Vanuit zijn schuilplaats hoorde hij Serviërs over de radio met elkaar spreken. „Hoe is de situatie in Celina?” wilde er een weten. (Celina is de Servische naam van Celinë.) De plaatselijke commandant antwoordde: „Alles is goed.” Vanuit de radio kwam een stem: „Laat het niet zijn zoals in Racak.” Waarop de commdant antwoordde: „Het zal niet zoals Racak zijn, maar twee keer zo veel.” In Racak waren in januari 1999 volgens de aanklagers van het VN-tribunaal zeker 45 Albanezen vermoord.

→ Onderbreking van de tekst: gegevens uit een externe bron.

--- config.mk ---
export PLATFORM = sky130hd
export DESIGN_NAME = blake2b_stream_hash
export DESIGN_NICKNAME = d
export VERILOG_FILES = /design/src/hw/rtl/b2h_pkg.sv /design/src/hw/rtl/blake2b_stream_hash.sv /design/src/hw/rtl/b2h_ctrl.sv /design/src/hw/rtl/b2h_dpath.sv
export SDC_FILE = /design/constraint.sdc
export NUM_CORES = 1
export LEC_CHECK = 0
export BUFFER_PORTS_ARGS = -buffer_cell sky130_fd_sc_hd__buf_4
export CORE_MARGIN = 10
export CORE_UTILIZATION = 40
export CTS_BUF_LIST = sky130_fd_sc_hd__clkbuf_8
export DETAILED_ROUTE_END_ITERATION = 10
export HOLD_SLACK_MARGIN = 0.12
export PLACE_DENSITY = 0.55
export SYNTH_ARGS = -nofsm -noshare
export SYNTH_HDL_FRONTEND = slang
export SYNTH_SLANG_ARGS = --single-unit
export TNS_END_PERCENT = 100
--- constraint.sdc ---
create_clock -name clk -period 5.8 [get_ports clk]
set_clock_uncertainty 0.15 [all_clocks]
set_input_delay 1.74 -clock clk [delete_from_list [all_inputs] [get_ports clk]]
set_output_delay 1.74 -clock clk [all_outputs]
set_load 0.01 [all_outputs]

De Serviërs schoten in het dorp in het rond en plunderden. Mannen met messen van „zeker een halve meter lang” gingen van huis tot huis. Vanuit zijn schuilplaats zag Jemini hoe de Serviërs met automatische wapens zijn 78-jarige vader, zijn 63-jarige moeder, zijn oom, tante en neef doodschoten. Met vlammenwerpers werden huizen in brand gestoken. „De hele dag hoorden wij het vuur van automatische wapens en het gegil van mannen, vrouwen en kinderen.” Samen met zijn neef besloot Jemini in hun schuilplaats om bij de eerste gelegenheid een vluchtpoging te doen: „Het was beter in het vuur van automatische wapens te sterven dan levend in het huis te verbranden.”
Jemini en zijn neef slaagden erin te ontsnappen zonder gezien te worden door een groep Serviërs die vijftig meter verderop stond. Op de vlucht naar een naburig dorp zagen zij veel lijken liggen. Na enkele dagen keerde Jemini terug en vond de 78 lijken. Zijn ouders waren daar niet bij. „Vrachtwagens reden langs de hoofdstraten en raapten de lijken op. Dit deden agenten samen met zigeuners overdag; dat heb ik gezien. Op die manier hebben zij zeker twintig á dertig lijken opgehaald.” Volgens die schatting zou het totale dodental rond de honderd komen te liggen, zoals de Servische commandant via de radio had voorspeld.